MX: Are there cases where a lab test is preferable, and what determines that?

RH: Definitely. I’m in the business of what’s referred to as “out-of-center” sleep testing, or home sleep testing. I’d be the first to admit that there are many patients for whom a sleep center is exactly where they need to go. To begin with, out of a hundred patients who walk in the front door of a sleep center they are not all there to rule out sleep apnea. There are other sleep conditions, and NovaSom does not test for narcolepsy or nocturnal seizures or movement disorders or anything like that. Out of a hundred people who walk in the front door of a sleep center, maybe 10 or 15 of them are there for other reasons entirely, and we would never test to rule out those conditions.

MX: And those would be the reasons that lab tests are called for?

RH: Sure. And then there are patients who have advanced heart or lung disease, so if someone being tested for sleep apnea has end-stage emphysema, for instance, and is oxygen-dependent, or has advanced heart failure, those patients deserve to be under the watchful eye of the sleep center.

Having said that, the vast majority of patients who are being tested in sleep centers are clinically appropriate for home sleep testing. Frankly, the capacity and the access that is enabled by home sleep testing is exactly what the doctor ordered, if you’ll pardon my pun, because the number of undiagnosed patients with sleep apnea is staggering.

MX: The company says that 85% of the 18 million or so who have this condition have yet to be treated for it.

RH: That 18 million refers just to the patients who have moderate to severe sleep apnea. Those are the patients for whom the literature is clear that treatment is required and beneficial.

MX: If they’re undiagnosed how do they know they even have this problem? How do you reach them?

RH: You’ve asked the million-dollar question there, because most of those patients right now think they snore loudly and it’s a bit of a punch line around the dinner table on a Sunday night.

MX: What if you live alone and have no one around to hear you snore?

RH: Snoring is one obvious example. Many patients will also complain of being drowsy during the day, falling asleep at work, falling asleep every time they sit in front of the TV, being inattentive, distracted, showing poor productivity, and having a lot of work-life challenges. These are the kinds of things where you say, “Gee, that makes sense that chronic sleep deprivation would produce those symptoms.” What happens is, every time you get into REM sleep, you’re choking, you’re strangling, and you get aroused from that restful sleep.

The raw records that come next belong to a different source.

## src/rtl/serial_subtractor_if.sv

```systemverilog
`default_nettype none
// serial_subtractor_if: start/busy/done handshake and operand/result bus
// for the bit-serial subtractor.
interface serial_subtractor_if #(
  parameter int WIDTH = 8
);
  logic             start;
  logic [WIDTH-1:0] a;
  logic [WIDTH-1:0] b;
  logic             busy;
  logic             done;
  logic [WIDTH-1:0] diff;
  logic             borrow_out;

  modport master (
    output start, a, b,
    input  busy, done, diff, borrow_out
  );

  modport slave (
    input  start, a, b,
    output busy, done, diff, borrow_out
  );
endinterface
`default_nettype wire

```

## src/rtl/serial_subtractor.sv

```systemverilog
`default_nettype none
// serial_subtractor: LSB-first bit-serial a - b using one full-subtractor
// cell and a borrow flop; result held from done until the next done.
module serial_subtractor #(
  parameter int WIDTH = 8
) (
  input  wire logic             clk,
  input  wire logic             rst_n,
  serial_subtractor_if.slave    bus
);
  localparam int CNT_W = $clog2(WIDTH + 1);

  localparam logic [1:0] S_IDLE = 2'd0;
  localparam logic [1:0] S_RUN  = 2'd1;
  localparam logic [1:0] S_DONE = 2'd2;

  logic [1:0]       r_state;
  logic [WIDTH-1:0] r_a_sr;
  logic [WIDTH-1:0] r_b_sr;
  logic [WIDTH-1:0] r_diff_sr;
  logic             r_borrow;
  logic [CNT_W-1:0] r_cnt;
  logic             r_busy;
  logic             r_done;
  logic [WIDTH-1:0] r_diff;
  logic             r_borrow_out;

  logic             w_ai;
  logic             w_bi;
  logic             w_d;
  logic             w_br_next;
  logic [WIDTH-1:0] w_diff_next;

  assign w_ai        = r_a_sr[0];
  assign w_bi        = r_b_sr[0];
  assign w_d         = w_ai ^ w_bi ^ r_borrow;
  assign w_br_next   = (~w_ai & w_bi) | (~(w_ai ^ w_bi) & r_borrow);
  assign w_diff_next = {w_d, r_diff_sr[WIDTH-1:1]};

  always_ff @(posedge clk or negedge rst_n) begin
    if (!rst_n) begin
      r_state      <= S_IDLE;
      r_a_sr       <= '0;
      r_b_sr       <= '0;
      r_diff_sr    <= '0;
      r_borrow     <= 1'b0;
      r_cnt        <= '0;
      r_busy       <= 1'b0;
      r_done       <= 1'b0;
      r_diff       <= '0;
      r_borrow_out <= 1'b0;
    end else begin
      r_done <= 1'b0;
      case (r_state)
        S_IDLE, S_DONE: begin
          // The DONE cycle accepts a new start so back-to-back runs leave no gap.
          if (bus.start) begin
            r_a_sr    <= bus.a;
            r_b_sr    <= bus.b;
            r_diff_sr <= '0;
            r_borrow  <= 1'b0;
            r_cnt     <= '0;
            r_busy    <= 1'b1;
            r_state   <= S_RUN;
          end else begin
            r_state <= S_IDLE;
          end
        end
        S_RUN: begin
          r_diff_sr <= w_diff_next;
          r_a_sr    <= r_a_sr >> 1;
          r_b_sr    <= r_b_sr >> 1;
          r_borrow  <= w_br_next;
          r_cnt     <= r_cnt + 1'b1;
          if (r_cnt == CNT_W'(WIDTH - 1)) begin
            r_diff       <= w_diff_next;
            r_borrow_out <= w_br_next;
            r_done       <= 1'b1;
            r_busy       <= 1'b0;
            r_state      <= S_DONE;
          end
        end
        default: begin
          r_busy  <= 1'b0;
          r_state <= S_IDLE;
        end
      endcase
    end
  end

  assign bus.busy       = r_busy;
  assign bus.done       = r_done;
  assign bus.diff       = r_diff;
  assign bus.borrow_out = r_borrow_out;
endmodule
`default_nettype wire

```

## src/flat_wrapper.sv

```systemverilog
// flat-port wrapper written by rule: the top's interface ports become plain ports
module serial_subtractor_flat 
#(
  parameter int WIDTH = 8
)
  (clk, rst_n, bus_start, bus_a, bus_b, bus_busy, bus_done, bus_diff, bus_borrow_out);
  serial_subtractor_if #(.WIDTH(WIDTH)) bus_i ();
  input  wire logic clk;
  input  wire logic rst_n;
  input wire logic [$bits(bus_i.start)-1:0] bus_start;
  input wire logic [$bits(bus_i.a)-1:0] bus_a;
  input wire logic [$bits(bus_i.b)-1:0] bus_b;
  output wire logic [$bits(bus_i.busy)-1:0] bus_busy;
  output wire logic [$bits(bus_i.done)-1:0] bus_done;
  output wire logic [$bits(bus_i.diff)-1:0] bus_diff;
  output wire logic [$bits(bus_i.borrow_out)-1:0] bus_borrow_out;
  assign bus_i.start = bus_start;
  assign bus_i.a = bus_a;
  assign bus_i.b = bus_b;
  assign bus_busy = bus_i.busy;
  assign bus_done = bus_i.done;
  assign bus_diff = bus_i.diff;
  assign bus_borrow_out = bus_i.borrow_out;
  serial_subtractor #(.WIDTH(WIDTH)) u_core (.clk(clk), .rst_n(rst_n), .bus(bus_i));
endmodule
```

Frankly, it’s the primary care physicians of America who need to rise to the occasion here.

MX: How do you connect someone with this problem with the doctor who could diagnose it and suggest a home sleep test?

RH: To be clear, we alone are not doing this, because we’re a small company. There are 40 million sufferers of sleep apnea, if you include mild [cases], and there must be 300,000 primary care physicians. The sleep specialty community, the relevant academies of internal medicine, family [practitioners], even pediatricians, the payers, employers, health and wellness companies [have to be involved]. Frankly, the awareness of sleep apnea is increasing every day. Although this condition is massively underdiagnosed now, I will tell you that 20 years ago it was essentially unheard of. Nobody talked about it; nobody knew about it. Now because I’m in the business I’m in when I tell people about NovaSom they say, “You know, I never heard of this five years ago, but my dad has it, my brother just got tested, and my boss has it.” People are becoming aware of it.
One of the ways that sleep apnea rears its head is through the effect that it has on other health conditions. For instance, [if there is] unexplained high blood pressure or high blood pressure that is refractory or resistant to multiple medications, odds are it’s sleep apnea. New onset of atrial fibrillation, a very common arrhythmia? Good chance it’s sleep apnea.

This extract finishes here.